The main purpose of the Ignitor experiment ($R_0\cong 1.32 \textnormal{ m}, a \times b\cong 0.47\times 0.83 \textnormal{ m} ^2, B_T \leq 13 \textnormal{ T}, I_p\leq 11 \textnormal{ MA}$) is that of establishing the reactor physics in regimes close to ignition ($T_e\cong T_i\cong 11 \textnormal{ keV}, n_0 \cong 10^ {21} \textnormal{m}^{-3}$). The pulse evolution at the maximum machine parameters is characterized by a ramp-up phase of the plasma current of 4 s and 4 s of flat-top, which allow to reach fully relaxed current profiles. The set of baseline diagnostic systems includes, among others, the advanced neutron spectrometer originally proposed for Ignitor and later adopted on JET, Thomson Scattering, ECE, High Resolution X-ray Spectrometer. A Dispersion-Interferometer operating at 1 $\mu$m instead of the conventional Two-color Interferometer at 10 $\mu$m is being considered for plasma density measurements.
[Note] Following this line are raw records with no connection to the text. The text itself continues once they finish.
$ cat src/core/fcs_flash_ctrl.sv
// Flash clock ratio, option copy and unlock code front end of the flash controller
//
// Strobed register access and the placing of the registers were decided locally.
`timescale 1ns/10ps
`default_nettype none
`include "fcs_consts.svh"

//Contract
// [RULE1] Nine 8-bit control registers in register space (the code maps five, at addresses 0 to 4; other addresses read as zero)
// [RULE2] Reset copies stored option and protection bytes
// [RULE3] Ratio bits 6:0 readable, first write only
// [RULE4] Loaded flag cleared by reset, set by write
// [RULE5] Program and erase blocked until flag set
// [RULE6] Bit 6 selects bus clock or divided by 8
// [RULE7] Divide selected input by field plus one
// [RULE8] Software keeps flash clock in 150-200 kHz
// [RULE9] Timing pulse is one flash clock period
// [RULE10] Option changes only via reprogram and reset
// [RULE11] Allow bit 0 forbids any code unlock
// [RULE12] Only secured code writes count
// [RULE13] Eight ascending matching bytes unlock until reset
// [RULE14] Option bit 6 set disables vector relocation
// [RULE15] Lock field 1:0 unsecured, others secure
// [RULE16] Secure state blocks unsecured source memory access
// [RULE17] Match or full blank check opens lock field
// [RULE18] Config bit 5 routes key-area writes
// [RULE19] Software sets mode, writes eight, clears mode
// [RULE20] Early program or erase raises access error
// [RULE21] Later ratio writes leave contents unchanged
module fcs_flash_ctrl #(
   parameter int unsigned KEY_W = 64
) (
   // Clock and reset
   input  wire logic                   clk_sys_in,
   input  wire logic                   rst_in,
   // Register port
   input  wire logic [`FCS_ADDR_W-1:0] reg_addr_in,
   input  wire logic [7:0]             reg_wdata_in,
   input  wire logic                   reg_wr_in,
   input  wire logic                   reg_rd_in,
   output logic      [7:0]             reg_rdata_out,
   // Flash array side
   input  wire logic [7:0]             stored_option_byte_in,
   input  wire logic [7:0]             stored_protection_byte_in,
   input  wire logic [KEY_W-1:0]       stored_unlock_code_in,
   input  wire logic                   blank_ok_in,
   // Key-area writes and command requests
   input  wire logic                   key_wr_in,
   input  wire logic [2:0]             key_idx_in,
   input  wire logic [7:0]             key_data_in,
   input  wire logic                   key_src_secure_in,
   input  wire logic                   pe_req_in,
   // Memory access screening
   input  wire logic                   access_src_unsecured_in,
   // Outputs to sequencer and system
   output logic                        pe_start_out,
   output logic                        access_error_flag_out,
   output logic                        flash_clk_tick_out,
   output logic                        secure_out,
   output logic                        access_block_out,
   output logic                        vector_relocation_off_out,
   output logic      [7:0]             protection_copy_out
);
   localparam int unsigned CLK_NS  = `FCS_CLK_PERIOD_PS / 1000;
   localparam int unsigned MIN_CYC = (`FCS_PULSE_MIN_NS * 1000 + `FCS_CLK_PERIOD_PS - 1)
                                     / `FCS_CLK_PERIOD_PS;
   localparam int unsigned MAX_CYC = `FCS_PULSE_MAX_NS / CLK_NS;

   // Lock field decode shared by the security flop and the blank check assertion
   function automatic logic lock_open(input logic [1:0] lock_f);
      return lock_f == `FCS_LOCK_OPEN;
   endfunction : lock_open

   logic [6:0]                 ratio_q;
   logic                       ratio_loaded_flag_q;
   logic [7:0]                 flash_option_copy_q;
   logic [7:0]                 protection_copy_q;
   logic                       unlock_code_write_mode_q;
   logic                       acc_err_q;
   logic [2:0]                 pre_cnt_q;
   logic [5:0]                 div_cnt_q;
   logic                       tick_q;
   logic                       pe_start_q;
   logic                       secure_q;
   logic                       block_q;
   logic [7:0]                 rdata_q;
   logic [3:0]                 key_cnt_q;
   fcs_pkg::fcs_key_state_t    ks_q;
   fcs_pkg::fcs_key_state_t    ks_d;

   // Decode
   wire wr_ratio  = reg_wr_in && (reg_addr_in == `FCS_ADDR_RATIO);
   wire wr_config = reg_wr_in && (reg_addr_in == `FCS_ADDR_CONFIG);
   wire wr_status = reg_wr_in && (reg_addr_in == `FCS_ADDR_STATUS);
   wire prescale  = ratio_q[`FCS_BIT_PRESCALE];
   wire [5:0] div_field = ratio_q[5:0];
   wire mode_set   = wr_config && reg_wdata_in[`FCS_BIT_CODE_MODE];
   wire mode_clear = wr_config && !reg_wdata_in[`FCS_BIT_CODE_MODE]
                     && unlock_code_write_mode_q;
   // Key-area writes start a command unless the code mode is on
   wire key_as_cmd = key_wr_in && !unlock_code_write_mode_q;                    // [RULE18]
   wire key_as_cmp = key_wr_in && unlock_code_write_mode_q;                     // [RULE18]
   wire pe_req     = pe_req_in || key_as_cmd;
   wire pe_ok      = pe_req && ratio_loaded_flag_q;                             // [RULE5]
   wire pe_reject  = pe_req && !ratio_loaded_flag_q;                            // [RULE20]
   wire [7:0] code_byte = stored_unlock_code_in[{key_idx_in, 3'b000} +: 8];
   // Debug-path writes never advance the match
   wire byte_good = key_src_secure_in && (key_idx_in == key_cnt_q[2:0])         // [RULE12]
                    && (key_data_in == code_byte) && (key_cnt_q < `FCS_KEY_BYTES);
   wire code_match = (ks_q == fcs_pkg::FCS_KS_COLLECT) && (key_cnt_q == `FCS_KEY_BYTES);
   wire unlock_now = mode_clear && code_match
                     && flash_option_copy_q[`FCS_BIT_UNLOCK_OK];                // [RULE11]
   wire open_lock  = unlock_now || blank_ok_in;                                 // [RULE17]
   wire pre_tick   = !prescale || (pre_cnt_q == `FCS_PRESCALE_LAST);            // [RULE6]
   wire div_wrap   = pre_tick && (div_cnt_q == div_field);                      // [RULE7]
   wire [9:0] period_w = 10'({4'h0, div_field} + 10'h001) << (prescale ? 3 : 0);
   // Range flag is advisory: software owns the rate, the sequencer does not check it
   wire rate_ok = (period_w >= 10'(MIN_CYC)) && (period_w <= 10'(MAX_CYC));
   wire [7:0] ratio_rd  = {ratio_loaded_flag_q, ratio_q};
   wire [7:0] config_rd = 8'(unlock_code_write_mode_q) << `FCS_BIT_CODE_MODE;
   wire [7:0] status_rd = (8'(acc_err_q) << `FCS_BIT_ACC_ERR)
                        | (8'(rate_ok) << `FCS_BIT_RATE_OK)
                        | (8'(!secure_q) << `FCS_BIT_UNSECURED);
   logic [7:0] rd_mux;

   always_comb begin
      case (reg_addr_in)
         `FCS_ADDR_RATIO:  rd_mux = ratio_rd;                                   // [RULE3]
         `FCS_ADDR_OPTION: rd_mux = flash_option_copy_q;
         `FCS_ADDR_CONFIG: rd_mux = config_rd;
         `FCS_ADDR_STATUS: rd_mux = status_rd;
         `FCS_ADDR_PROT:   rd_mux = protection_copy_q;
         default:          rd_mux = `FCS_ZERO8;                                 // [RULE1]
      endcase
   end

   // Key sequence tracking
   always_comb begin
      ks_d = ks_q;
      case (ks_q)
         fcs_pkg::FCS_KS_IDLE: begin
            if (mode_set) ks_d = fcs_pkg::FCS_KS_COLLECT;
         end
         fcs_pkg::FCS_KS_COLLECT: begin
            if (mode_clear) ks_d = fcs_pkg::FCS_KS_IDLE;
            else if (key_as_cmp && !byte_good) ks_d = fcs_pkg::FCS_KS_FAIL;     // [RULE13]
         end
         // A failed round holds until the mode bit clears, so late good bytes cannot rescue it
         fcs_pkg::FCS_KS_FAIL: begin
            if (mode_clear) ks_d = fcs_pkg::FCS_KS_IDLE;
         end
         default: ks_d = fcs_pkg::FCS_KS_IDLE;
      endcase
   end

   // Stored bytes are sampled every cycle of the synchronous reset
   always_ff @(posedge clk_sys_in) begin
      if (rst_in) begin
         flash_option_copy_q <= stored_option_byte_in;                          // [RULE2]
         protection_copy_q   <= stored_protection_byte_in;                      // [RULE2]
      end else if (open_lock) begin
         flash_option_copy_q[1:0] <= `FCS_LOCK_OPEN;                            // [RULE17]
      end
   end

   // Ratio register: first write wins, the rest fall away
   always_ff @(posedge clk_sys_in) begin
      if (rst_in) begin
         ratio_q             <= 7'h00;
         ratio_loaded_flag_q <= 1'b0;                                           // [RULE4]
      end else if (wr_ratio && !ratio_loaded_flag_q) begin
         ratio_q             <= reg_wdata_in[6:0];                              // [RULE3] [RULE21]
         ratio_loaded_flag_q <= 1'b1;                                           // [RULE4]
      end
   end

   always_ff @(posedge clk_sys_in) begin
      if (rst_in) begin
         unlock_code_write_mode_q <= 1'b0;
         ks_q                     <= fcs_pkg::FCS_KS_IDLE;
         key_cnt_q                <= 4'h0;
      end else begin
         if (wr_config) unlock_code_write_mode_q <= reg_wdata_in[`FCS_BIT_CODE_MODE];
         ks_q <= ks_d;
         if (mode_set && !unlock_code_write_mode_q) key_cnt_q <= 4'h0;
         else if (key_as_cmp && byte_good && ks_q == fcs_pkg::FCS_KS_COLLECT)
            key_cnt_q <= key_cnt_q + 4'h1;                                      // [RULE13]
      end
   end

   // Error flag: a new error in the clearing cycle survives
   always_ff @(posedge clk_sys_in) begin
      if (rst_in) begin
         acc_err_q  <= 1'b0;
         pe_start_q <= 1'b0;
      end else begin
         if (pe_reject) acc_err_q <= 1'b1;                                      // [RULE20]
         else if (wr_status && reg_wdata_in[`FCS_BIT_ACC_ERR]) acc_err_q <= 1'b0;
         pe_start_q <= pe_ok;                                                   // [RULE5]
      end
   end

   // Divider idles until the ratio is loaded so no early pulse is seen
   always_ff @(posedge clk_sys_in) begin
      if (rst_in || !ratio_loaded_flag_q) begin
         pre_cnt_q <= 3'h0;
         div_cnt_q <= 6'h00;
         tick_q    <= 1'b0;
      end else begin
         pre_cnt_q <= prescale ? pre_cnt_q + 3'h1 : 3'h0;                       // [RULE6]
         if (pre_tick) div_cnt_q <= div_wrap ? 6'h00 : div_cnt_q + 6'h01;       // [RULE7]
         tick_q    <= div_wrap;                                                 // [RULE9]
      end
   end

   always_ff @(posedge clk_sys_in) begin
      if (rst_in) begin
         secure_q <= 1'b1;
         block_q  <= 1'b1;
         rdata_q  <= `FCS_ZERO8;
      end else begin
         secure_q <= !lock_open(flash_option_copy_q[1:0]);                       // [RULE15]
         block_q  <= secure_q && access_src_unsecured_in;                       // [RULE16]
         rdata_q  <= reg_rd_in ? rd_mux : `FCS_ZERO8;
      end
   end

   assign reg_rdata_out             = rdata_q;
   assign pe_start_out              = pe_start_q;
   assign access_error_flag_out     = acc_err_q;
   assign flash_clk_tick_out        = tick_q;
   assign secure_out                = secure_q;
   assign access_block_out          = block_q;
   assign vector_relocation_off_out = flash_option_copy_q[`FCS_BIT_RELOC_OFF];  // [RULE14]
   assign protection_copy_out       = protection_copy_q;

   // Checking helpers: since_q counts cycles from one tick to the next
   logic [9:0] since_q;
   logic       tick_seen_q;
   always_ff @(posedge clk_sys_in) begin
      if (rst_in) begin
         since_q     <= 10'h000;
         tick_seen_q <= 1'b0;
      end else begin
         since_q     <= tick_q ? 10'h001 : since_q + 10'h001;
         if (tick_q) tick_seen_q <= 1'b1;
      end
   end
endmodule : fcs_flash_ctrl
`default_nettype wire
File: config.mk
export PLATFORM = sky130hd
export DESIGN_NAME = ces_error_snoop
export DESIGN_NICKNAME = d
export VERILOG_FILES = /design/src/hw/ces_error_snoop.v
export VERILOG_INCLUDE_DIRS = /design/src /design/src/hw
export SDC_FILE = /design/constraint.sdc
export NUM_CORES = 1
export LEC_CHECK = 0
export BUFFER_PORTS_ARGS = -buffer_cell sky130_fd_sc_hd__buf_2
export CAP_MARGIN = 20
export CORE_AREA = 3 3 40 42
export CTS_CLUSTER_DIAMETER = 40
export DETAILED_ROUTE_END_ITERATION = 8
export DIE_AREA = 0 0 43 45
export HOLD_SLACK_MARGIN = 0.02
export SKIP_CTS_REPAIR_TIMING = 1
export SYNTH_ARGS = -nofsm -noshare
export SYNTH_HDL_FRONTEND = slang
export SYNTH_SLANG_ARGS = --single-unit
File: constraint.sdc
create_clock -name clk_sys -period 1 [get_ports clk_sys]
set_input_delay 0.05 -clock clk_sys [delete_from_list [all_inputs] [get_ports clk_sys]]
set_output_delay 0.05 -clock clk_sys [all_outputs]
set_load 0.01 [all_outputs]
The high plasma density and temperature, together with the use of tritium, impose some limitations on diagnostic systems based on NB injection, escaping particles or in direct connection with the high vacumm of the plasma chamber. The high neutron flux is also expected to challenge the systems more directly exposed to it, although the low fluences do not pose particular concerns on material survival. The conceptual design of the main diagnostic systems has been carried out and the present lay-out around the machine is shown.